- Exercise -
For the records that follow, please set down exactly the lines between the one holding "Register byte addresses" and the one holding "localparam logic [7:0] ST_RD_ACK = 8'h50;", inclusive, and only those.

==========

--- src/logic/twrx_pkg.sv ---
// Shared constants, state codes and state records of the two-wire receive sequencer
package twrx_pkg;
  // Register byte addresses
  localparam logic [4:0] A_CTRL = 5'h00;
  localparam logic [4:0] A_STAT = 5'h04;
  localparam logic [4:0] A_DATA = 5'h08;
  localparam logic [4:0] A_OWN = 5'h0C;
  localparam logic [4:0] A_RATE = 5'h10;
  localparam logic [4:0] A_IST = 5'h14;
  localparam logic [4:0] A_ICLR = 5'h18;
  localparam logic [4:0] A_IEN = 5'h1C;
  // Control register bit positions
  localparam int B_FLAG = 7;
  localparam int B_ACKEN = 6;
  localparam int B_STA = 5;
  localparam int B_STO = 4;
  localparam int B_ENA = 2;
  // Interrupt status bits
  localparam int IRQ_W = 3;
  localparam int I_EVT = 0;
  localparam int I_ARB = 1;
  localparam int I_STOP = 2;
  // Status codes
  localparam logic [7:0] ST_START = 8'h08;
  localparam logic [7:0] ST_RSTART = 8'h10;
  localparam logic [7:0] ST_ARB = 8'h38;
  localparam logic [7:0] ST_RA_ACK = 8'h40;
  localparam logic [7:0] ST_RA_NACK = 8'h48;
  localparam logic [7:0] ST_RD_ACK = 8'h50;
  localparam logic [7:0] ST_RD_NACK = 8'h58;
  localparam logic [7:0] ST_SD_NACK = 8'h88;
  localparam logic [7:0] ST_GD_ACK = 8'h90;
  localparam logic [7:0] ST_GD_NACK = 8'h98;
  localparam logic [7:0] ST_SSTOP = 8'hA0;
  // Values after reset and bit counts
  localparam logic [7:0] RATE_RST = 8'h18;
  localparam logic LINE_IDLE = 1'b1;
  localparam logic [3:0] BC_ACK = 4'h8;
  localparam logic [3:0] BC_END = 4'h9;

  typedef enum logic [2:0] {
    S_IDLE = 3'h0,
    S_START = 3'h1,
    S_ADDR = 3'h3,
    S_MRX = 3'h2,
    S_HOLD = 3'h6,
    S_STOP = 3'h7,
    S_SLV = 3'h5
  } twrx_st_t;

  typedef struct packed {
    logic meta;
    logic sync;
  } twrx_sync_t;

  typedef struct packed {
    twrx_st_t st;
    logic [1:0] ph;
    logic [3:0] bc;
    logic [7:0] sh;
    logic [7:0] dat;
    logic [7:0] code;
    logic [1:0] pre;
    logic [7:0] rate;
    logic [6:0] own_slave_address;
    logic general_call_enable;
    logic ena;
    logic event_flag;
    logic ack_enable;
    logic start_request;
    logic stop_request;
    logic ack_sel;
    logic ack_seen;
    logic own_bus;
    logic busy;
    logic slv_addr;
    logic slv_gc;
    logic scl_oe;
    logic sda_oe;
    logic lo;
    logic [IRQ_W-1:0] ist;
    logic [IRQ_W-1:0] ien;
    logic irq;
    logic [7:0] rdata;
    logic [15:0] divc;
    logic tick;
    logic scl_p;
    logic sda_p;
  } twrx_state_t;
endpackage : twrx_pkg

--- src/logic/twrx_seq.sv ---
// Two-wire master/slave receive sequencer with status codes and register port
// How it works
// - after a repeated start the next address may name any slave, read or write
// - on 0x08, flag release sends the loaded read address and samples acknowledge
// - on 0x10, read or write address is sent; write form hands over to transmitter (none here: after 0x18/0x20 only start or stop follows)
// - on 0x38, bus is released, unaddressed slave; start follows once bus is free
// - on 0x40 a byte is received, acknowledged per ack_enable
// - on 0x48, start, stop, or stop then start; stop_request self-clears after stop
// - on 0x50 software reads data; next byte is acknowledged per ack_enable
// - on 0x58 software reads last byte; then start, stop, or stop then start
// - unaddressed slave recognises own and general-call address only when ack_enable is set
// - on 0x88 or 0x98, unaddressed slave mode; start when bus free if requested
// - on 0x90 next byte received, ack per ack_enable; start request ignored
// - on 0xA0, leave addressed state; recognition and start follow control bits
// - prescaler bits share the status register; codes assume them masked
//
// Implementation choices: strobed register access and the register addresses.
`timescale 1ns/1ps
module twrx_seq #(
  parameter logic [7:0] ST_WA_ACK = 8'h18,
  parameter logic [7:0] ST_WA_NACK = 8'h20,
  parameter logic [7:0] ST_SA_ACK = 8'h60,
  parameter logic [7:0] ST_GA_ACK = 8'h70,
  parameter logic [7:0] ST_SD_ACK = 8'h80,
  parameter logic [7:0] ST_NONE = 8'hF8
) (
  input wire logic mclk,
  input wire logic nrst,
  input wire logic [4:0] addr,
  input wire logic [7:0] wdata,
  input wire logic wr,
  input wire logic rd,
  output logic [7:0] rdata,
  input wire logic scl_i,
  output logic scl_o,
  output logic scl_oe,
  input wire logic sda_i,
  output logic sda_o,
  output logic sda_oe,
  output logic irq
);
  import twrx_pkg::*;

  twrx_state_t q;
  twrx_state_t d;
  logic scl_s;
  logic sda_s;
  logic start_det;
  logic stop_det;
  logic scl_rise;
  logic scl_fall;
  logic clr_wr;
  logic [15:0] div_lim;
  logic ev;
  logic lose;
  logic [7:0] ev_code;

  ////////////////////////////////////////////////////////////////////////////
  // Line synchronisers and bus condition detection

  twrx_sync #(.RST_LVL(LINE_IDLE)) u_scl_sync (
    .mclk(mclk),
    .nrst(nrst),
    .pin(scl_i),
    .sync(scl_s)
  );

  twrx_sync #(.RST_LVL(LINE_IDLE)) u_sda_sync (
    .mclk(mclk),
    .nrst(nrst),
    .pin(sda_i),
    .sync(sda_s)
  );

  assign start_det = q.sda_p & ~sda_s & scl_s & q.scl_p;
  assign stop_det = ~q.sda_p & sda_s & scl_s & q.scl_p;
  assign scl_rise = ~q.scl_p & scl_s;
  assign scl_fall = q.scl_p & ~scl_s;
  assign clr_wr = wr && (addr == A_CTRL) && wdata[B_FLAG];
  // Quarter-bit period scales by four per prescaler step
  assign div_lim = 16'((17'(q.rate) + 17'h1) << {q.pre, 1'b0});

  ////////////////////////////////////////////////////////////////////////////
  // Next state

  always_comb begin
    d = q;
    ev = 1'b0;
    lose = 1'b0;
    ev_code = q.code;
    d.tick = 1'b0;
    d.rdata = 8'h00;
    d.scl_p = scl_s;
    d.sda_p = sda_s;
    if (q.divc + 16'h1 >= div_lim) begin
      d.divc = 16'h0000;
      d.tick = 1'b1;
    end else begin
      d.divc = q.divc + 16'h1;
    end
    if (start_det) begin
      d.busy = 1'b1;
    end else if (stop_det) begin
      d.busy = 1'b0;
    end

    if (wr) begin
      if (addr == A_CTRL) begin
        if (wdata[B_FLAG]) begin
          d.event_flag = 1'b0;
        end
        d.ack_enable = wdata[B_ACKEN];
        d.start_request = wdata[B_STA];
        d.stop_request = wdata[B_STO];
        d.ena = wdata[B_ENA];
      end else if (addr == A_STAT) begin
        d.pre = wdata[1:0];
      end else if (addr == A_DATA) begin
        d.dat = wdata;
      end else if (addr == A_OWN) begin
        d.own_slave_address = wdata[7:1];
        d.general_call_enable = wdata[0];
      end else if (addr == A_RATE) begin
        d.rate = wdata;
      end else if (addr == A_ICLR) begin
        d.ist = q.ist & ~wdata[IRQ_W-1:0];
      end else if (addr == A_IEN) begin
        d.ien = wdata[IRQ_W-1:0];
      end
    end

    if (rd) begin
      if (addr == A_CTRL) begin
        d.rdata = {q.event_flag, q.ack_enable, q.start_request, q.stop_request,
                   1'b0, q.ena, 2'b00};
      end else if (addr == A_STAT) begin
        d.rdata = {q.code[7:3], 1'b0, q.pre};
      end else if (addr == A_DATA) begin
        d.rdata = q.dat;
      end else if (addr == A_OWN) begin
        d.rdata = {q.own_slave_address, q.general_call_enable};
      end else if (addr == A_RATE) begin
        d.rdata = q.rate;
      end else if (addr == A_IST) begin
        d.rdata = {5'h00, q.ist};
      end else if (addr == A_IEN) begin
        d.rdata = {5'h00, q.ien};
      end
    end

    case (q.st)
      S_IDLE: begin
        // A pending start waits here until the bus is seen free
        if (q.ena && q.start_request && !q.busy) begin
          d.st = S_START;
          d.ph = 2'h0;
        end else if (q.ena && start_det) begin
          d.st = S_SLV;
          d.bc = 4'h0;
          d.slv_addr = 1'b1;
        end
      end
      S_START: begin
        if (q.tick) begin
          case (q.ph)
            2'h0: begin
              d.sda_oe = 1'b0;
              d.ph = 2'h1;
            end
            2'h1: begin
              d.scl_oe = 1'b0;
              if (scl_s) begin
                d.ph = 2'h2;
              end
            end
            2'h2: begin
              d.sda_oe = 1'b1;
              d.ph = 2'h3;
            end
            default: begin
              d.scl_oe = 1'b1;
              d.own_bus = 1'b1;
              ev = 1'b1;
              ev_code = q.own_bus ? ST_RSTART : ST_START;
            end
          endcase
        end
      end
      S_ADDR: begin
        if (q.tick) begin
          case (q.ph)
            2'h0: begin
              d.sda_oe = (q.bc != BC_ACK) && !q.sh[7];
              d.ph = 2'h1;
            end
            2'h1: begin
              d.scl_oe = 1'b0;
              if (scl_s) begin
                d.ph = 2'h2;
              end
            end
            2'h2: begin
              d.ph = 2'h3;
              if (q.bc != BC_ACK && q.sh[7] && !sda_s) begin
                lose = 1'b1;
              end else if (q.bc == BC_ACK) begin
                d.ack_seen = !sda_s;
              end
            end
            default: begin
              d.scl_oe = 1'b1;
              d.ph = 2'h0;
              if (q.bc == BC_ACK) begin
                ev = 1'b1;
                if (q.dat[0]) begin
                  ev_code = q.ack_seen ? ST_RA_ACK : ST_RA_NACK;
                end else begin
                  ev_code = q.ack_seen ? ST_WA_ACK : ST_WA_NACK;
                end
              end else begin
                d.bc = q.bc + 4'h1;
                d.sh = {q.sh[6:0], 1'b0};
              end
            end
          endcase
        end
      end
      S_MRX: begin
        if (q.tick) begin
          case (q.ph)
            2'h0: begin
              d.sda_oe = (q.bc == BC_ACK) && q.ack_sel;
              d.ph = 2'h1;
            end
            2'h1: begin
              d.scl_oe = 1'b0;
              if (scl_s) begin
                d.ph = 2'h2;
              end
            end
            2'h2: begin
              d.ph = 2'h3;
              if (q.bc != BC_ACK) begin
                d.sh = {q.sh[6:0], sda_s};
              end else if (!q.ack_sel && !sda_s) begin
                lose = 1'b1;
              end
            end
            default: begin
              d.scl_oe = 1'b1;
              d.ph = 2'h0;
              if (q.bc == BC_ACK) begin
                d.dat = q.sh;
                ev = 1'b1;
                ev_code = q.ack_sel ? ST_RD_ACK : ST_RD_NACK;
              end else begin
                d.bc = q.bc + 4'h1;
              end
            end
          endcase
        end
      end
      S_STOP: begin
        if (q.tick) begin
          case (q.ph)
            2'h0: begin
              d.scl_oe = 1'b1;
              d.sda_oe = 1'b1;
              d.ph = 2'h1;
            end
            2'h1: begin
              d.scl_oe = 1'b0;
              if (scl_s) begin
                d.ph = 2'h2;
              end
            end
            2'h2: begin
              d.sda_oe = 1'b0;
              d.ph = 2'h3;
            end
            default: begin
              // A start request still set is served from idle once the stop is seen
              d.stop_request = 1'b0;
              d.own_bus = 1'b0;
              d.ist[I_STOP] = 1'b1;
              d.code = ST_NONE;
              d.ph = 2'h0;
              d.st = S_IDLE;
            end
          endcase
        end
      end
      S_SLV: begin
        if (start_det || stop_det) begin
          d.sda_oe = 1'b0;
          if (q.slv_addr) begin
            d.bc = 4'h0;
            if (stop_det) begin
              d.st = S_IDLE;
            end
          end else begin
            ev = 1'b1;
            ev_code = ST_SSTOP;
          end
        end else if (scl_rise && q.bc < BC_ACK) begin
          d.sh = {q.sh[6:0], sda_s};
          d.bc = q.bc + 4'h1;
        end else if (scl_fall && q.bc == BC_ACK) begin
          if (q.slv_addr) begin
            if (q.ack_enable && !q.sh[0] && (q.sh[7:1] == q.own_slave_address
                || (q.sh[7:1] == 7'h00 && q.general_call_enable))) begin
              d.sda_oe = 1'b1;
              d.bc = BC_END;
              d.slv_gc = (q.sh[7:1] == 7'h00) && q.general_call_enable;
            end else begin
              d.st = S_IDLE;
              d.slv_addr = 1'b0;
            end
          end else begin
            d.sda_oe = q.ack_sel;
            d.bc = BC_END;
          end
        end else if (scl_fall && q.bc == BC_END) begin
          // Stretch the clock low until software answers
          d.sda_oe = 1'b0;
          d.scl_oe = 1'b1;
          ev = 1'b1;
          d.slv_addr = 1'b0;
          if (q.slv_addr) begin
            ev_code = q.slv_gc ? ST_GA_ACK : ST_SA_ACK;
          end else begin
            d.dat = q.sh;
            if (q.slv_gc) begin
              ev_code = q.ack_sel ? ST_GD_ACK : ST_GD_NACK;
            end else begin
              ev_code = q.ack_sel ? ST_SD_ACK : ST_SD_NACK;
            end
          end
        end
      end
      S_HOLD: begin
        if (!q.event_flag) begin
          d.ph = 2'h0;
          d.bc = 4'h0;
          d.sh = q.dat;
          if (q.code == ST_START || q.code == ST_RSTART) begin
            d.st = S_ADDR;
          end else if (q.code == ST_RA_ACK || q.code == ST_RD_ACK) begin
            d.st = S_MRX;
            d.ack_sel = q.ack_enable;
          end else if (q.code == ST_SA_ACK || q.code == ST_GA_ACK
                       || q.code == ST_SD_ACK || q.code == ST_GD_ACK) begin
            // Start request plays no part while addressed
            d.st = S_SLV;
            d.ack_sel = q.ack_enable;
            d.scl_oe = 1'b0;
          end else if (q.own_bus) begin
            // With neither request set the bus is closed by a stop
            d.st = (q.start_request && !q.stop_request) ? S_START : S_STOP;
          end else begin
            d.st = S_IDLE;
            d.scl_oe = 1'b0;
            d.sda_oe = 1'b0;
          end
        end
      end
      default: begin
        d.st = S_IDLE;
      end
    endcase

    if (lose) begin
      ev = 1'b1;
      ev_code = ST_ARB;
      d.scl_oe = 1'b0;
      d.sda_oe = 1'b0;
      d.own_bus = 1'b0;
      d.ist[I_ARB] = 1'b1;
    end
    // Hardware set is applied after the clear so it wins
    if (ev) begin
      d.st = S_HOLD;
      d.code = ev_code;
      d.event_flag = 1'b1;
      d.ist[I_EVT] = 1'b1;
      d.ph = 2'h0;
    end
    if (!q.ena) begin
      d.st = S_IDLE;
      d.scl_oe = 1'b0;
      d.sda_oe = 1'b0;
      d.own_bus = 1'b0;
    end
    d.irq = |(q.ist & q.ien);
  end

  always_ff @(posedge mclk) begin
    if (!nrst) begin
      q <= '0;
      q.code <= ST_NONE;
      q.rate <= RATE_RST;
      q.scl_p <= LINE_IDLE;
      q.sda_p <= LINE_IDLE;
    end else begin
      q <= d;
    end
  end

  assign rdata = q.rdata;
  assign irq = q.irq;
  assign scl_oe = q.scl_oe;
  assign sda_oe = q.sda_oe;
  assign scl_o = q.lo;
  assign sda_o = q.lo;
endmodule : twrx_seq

==========

- Answer to this problem -
  // Register byte addresses
  localparam logic [4:0] A_CTRL = 5'h00;
  localparam logic [4:0] A_STAT = 5'h04;
  localparam logic [4:0] A_DATA = 5'h08;
  localparam logic [4:0] A_OWN = 5'h0C;
  localparam logic [4:0] A_RATE = 5'h10;
  localparam logic [4:0] A_IST = 5'h14;
  localparam logic [4:0] A_ICLR = 5'h18;
  localparam logic [4:0] A_IEN = 5'h1C;
  // Control register bit positions
  localparam int B_FLAG = 7;
  localparam int B_ACKEN = 6;
  localparam int B_STA = 5;
  localparam int B_STO = 4;
  localparam int B_ENA = 2;
  // Interrupt status bits
  localparam int IRQ_W = 3;
  localparam int I_EVT = 0;
  localparam int I_ARB = 1;
  localparam int I_STOP = 2;
  // Status codes
  localparam logic [7:0] ST_START = 8'h08;
  localparam logic [7:0] ST_RSTART = 8'h10;
  localparam logic [7:0] ST_ARB = 8'h38;
  localparam logic [7:0] ST_RA_ACK = 8'h40;
  localparam logic [7:0] ST_RA_NACK = 8'h48;
  localparam logic [7:0] ST_RD_ACK = 8'h50;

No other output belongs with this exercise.